The results will show which secretory pathways are being used in human and bat cells to secrete pro-inflammatory cytokines in response to SARS-CoV-2 infection. We expect a differential outcome about the mechanisms used by bats to secrete cytokines. This outcome is based in our working hypothesis, which uses two recent findings to support it. These facts are:
- SARS-CoV-2 infection in humans produces a higher number of free autophagosomes that are not associated with lysosomes. This implies that more autophagosomes are available to be targeted towards the cell membrane for secretion.
- Bats have enhanced autophagy responses when compared with humans, which suggest that bats might use a higher number of autophagosomes for such effect.
Therefore, considering these two facts, we believe that the secretion of cytokines in bats would happen mostly through the non-canonical secretory autophagy pathway. This ability might contribute towards reaching a better antiviral state that why bats tolerate viral infections better than humans.

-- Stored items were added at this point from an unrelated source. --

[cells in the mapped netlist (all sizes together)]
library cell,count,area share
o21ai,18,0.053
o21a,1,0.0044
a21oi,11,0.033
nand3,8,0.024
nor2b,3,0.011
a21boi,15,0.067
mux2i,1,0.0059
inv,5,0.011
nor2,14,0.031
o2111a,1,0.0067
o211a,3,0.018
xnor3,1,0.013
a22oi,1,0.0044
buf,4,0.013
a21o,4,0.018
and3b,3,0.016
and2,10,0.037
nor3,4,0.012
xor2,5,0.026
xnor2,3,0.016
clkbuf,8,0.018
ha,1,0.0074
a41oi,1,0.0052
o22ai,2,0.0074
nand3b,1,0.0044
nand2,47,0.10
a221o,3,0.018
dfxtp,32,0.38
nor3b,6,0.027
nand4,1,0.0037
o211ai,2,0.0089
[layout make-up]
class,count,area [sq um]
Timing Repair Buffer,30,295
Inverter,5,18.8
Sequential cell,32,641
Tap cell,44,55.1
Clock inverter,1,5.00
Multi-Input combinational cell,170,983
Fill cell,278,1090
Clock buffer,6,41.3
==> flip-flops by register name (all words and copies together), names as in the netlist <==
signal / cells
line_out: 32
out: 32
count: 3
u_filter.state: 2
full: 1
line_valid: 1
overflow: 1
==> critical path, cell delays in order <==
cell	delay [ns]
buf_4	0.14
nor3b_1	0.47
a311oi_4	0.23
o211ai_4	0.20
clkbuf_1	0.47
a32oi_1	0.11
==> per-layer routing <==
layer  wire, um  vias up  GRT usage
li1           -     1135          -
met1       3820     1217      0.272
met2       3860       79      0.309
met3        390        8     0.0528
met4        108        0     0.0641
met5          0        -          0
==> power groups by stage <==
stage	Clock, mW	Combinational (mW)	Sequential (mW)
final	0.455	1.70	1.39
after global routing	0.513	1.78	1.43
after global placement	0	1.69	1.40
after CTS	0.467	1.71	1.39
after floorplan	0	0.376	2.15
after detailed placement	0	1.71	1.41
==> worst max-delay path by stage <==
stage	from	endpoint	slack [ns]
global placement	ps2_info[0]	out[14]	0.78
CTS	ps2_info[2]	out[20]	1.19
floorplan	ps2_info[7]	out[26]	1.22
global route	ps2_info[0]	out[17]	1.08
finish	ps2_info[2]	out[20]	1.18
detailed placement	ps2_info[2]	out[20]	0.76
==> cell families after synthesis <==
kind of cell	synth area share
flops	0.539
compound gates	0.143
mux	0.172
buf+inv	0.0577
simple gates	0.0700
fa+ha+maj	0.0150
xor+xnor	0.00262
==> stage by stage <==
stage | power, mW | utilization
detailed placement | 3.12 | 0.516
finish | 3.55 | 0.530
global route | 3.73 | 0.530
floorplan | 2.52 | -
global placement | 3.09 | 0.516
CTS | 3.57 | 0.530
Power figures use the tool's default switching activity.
### config.mk
export PLATFORM = sky130hd
export DESIGN_NAME = cp0_exc
export DESIGN_NICKNAME = d
export VERILOG_FILES = /design/src/rtl/cp0_exc.sv
export SDC_FILE = /design/constraint.sdc
export NUM_CORES = 1
export LEC_CHECK = 0
export ABC_AREA = 1
export CAP_MARGIN = 20
export CORE_MARGIN = 2
export CORE_UTILIZATION = 40
export DETAILED_ROUTE_END_ITERATION = 10
export PLACE_DENSITY = 0.92
export SLEW_MARGIN = 10
export SYNTH_ARGS = -nofsm -noshare
export SYNTH_HDL_FRONTEND = slang
export SYNTH_SLANG_ARGS = --single-unit
### constraint.sdc
create_clock -name clk -period 1.6 [get_ports clk]
set_clock_uncertainty 0.05 [all_clocks]
set_input_delay 0.4 -clock clk [delete_from_list [all_inputs] [get_ports clk]]
set_output_delay 0.4 -clock clk [all_outputs]
set_load 0.005 [all_outputs]
`config.mk`:
```
export PLATFORM = sky130hd
export DESIGN_NAME = sdram_arb
export DESIGN_NICKNAME = d
export VERILOG_FILES = /design/src/rtl/sdram_arb.sv
export SDC_FILE = /design/constraint.sdc
export NUM_CORES = 1
export LEC_CHECK = 0
export CAP_MARGIN = 40
export CELL_PAD_IN_SITES_DETAIL_PLACEMENT = 1
export CELL_PAD_IN_SITES_GLOBAL_PLACEMENT = 1
export CORE_MARGIN = 2
export CORE_UTILIZATION = 33
export DETAILED_ROUTE_END_ITERATION = 12
export PLACE_DENSITY = 0.89
export SETUP_SLACK_MARGIN = 0.05
export SYNTH_ARGS = -nofsm -noshare
export SYNTH_HDL_FRONTEND = slang
export SYNTH_SLANG_ARGS = --single-unit
```
`constraint.sdc`:
```
create_clock -name clk -period 7.4 [get_ports clk]
set_input_delay 1.48 -clock clk [delete_from_list [all_inputs] [get_ports clk]]
set_output_delay 1.48 -clock clk [all_outputs]
set_load 0.1 [all_outputs]
```
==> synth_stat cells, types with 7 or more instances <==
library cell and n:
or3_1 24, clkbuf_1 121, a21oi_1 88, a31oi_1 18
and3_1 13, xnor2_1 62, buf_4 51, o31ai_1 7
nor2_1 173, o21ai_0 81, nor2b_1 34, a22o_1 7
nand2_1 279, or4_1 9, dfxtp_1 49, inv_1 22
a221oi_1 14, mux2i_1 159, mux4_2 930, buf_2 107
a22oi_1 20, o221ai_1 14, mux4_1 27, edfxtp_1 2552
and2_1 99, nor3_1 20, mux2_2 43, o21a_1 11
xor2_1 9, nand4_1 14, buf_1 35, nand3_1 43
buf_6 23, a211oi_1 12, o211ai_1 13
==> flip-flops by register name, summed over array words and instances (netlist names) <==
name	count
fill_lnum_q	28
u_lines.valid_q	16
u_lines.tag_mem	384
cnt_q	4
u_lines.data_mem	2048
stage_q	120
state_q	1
--- src/rtl/edulent_mem_responder_if.sv ---
// Bundle between the edulent core/program loader and the memory responder.
// The master side is the core plus loader; the slave side is the responder.
interface edulent_mem_responder_if #(
  parameter int unsigned ADDR_W = 8,
  parameter int unsigned DATA_W = 8
);
  // Core data-memory bus
  logic [ADDR_W-1:0] i_mem_addr;
  logic              i_mem_write_enable;
  logic [DATA_W-1:0] i_mem_data_write;
  logic [DATA_W-1:0] o_mem_data_read;

  // Program loader byte stream
  logic              i_load_start;
  logic              i_load_valid;
  logic [DATA_W-1:0] i_load_data;
  logic              i_load_last;
  logic              o_load_ready;

  // Core control and status
  logic              o_core_rstn;
  logic              o_busy;
  logic              o_wr_fault;
  logic [ADDR_W:0]   o_load_count;

  modport master (
    output i_mem_addr, i_mem_write_enable, i_mem_data_write,
    output i_load_start, i_load_valid, i_load_data, i_load_last,
    input  o_mem_data_read, o_load_ready, o_core_rstn, o_busy,
    input  o_wr_fault, o_load_count
  );

  modport slave (
    input  i_mem_addr, i_mem_write_enable, i_mem_data_write,
    input  i_load_start, i_load_valid, i_load_data, i_load_last,
    output o_mem_data_read, o_load_ready, o_core_rstn, o_busy,
    output o_wr_fault, o_load_count
  );
endinterface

These results will have major implications at the wellbeing of the European society since we will increase the knowledge of the immune response against SARS-CoV-2 at the cytokine secretion level. Considering that this project involves the use of human cells we will perform a screening analysis of pro-inflammatory cytokines secreted during SARS-CoV-2 infection. Cytokine secretion in humans infected with SARS-CoV-2 is a process of key importance because of the ‘cytokine storm’ that some COVID-19 patients develop. This event typically produces an overproduction of pro-inflammatory cytokines that exacerbates the immune response. Causing higher mortality. A better understanding about how these cytokines are secreted in humans may possibly lead to the development of treatments as part of future projects to prevent cytokine secretion using selective autophagy inhibitors, depending on which secretory pathways are involved in human cells.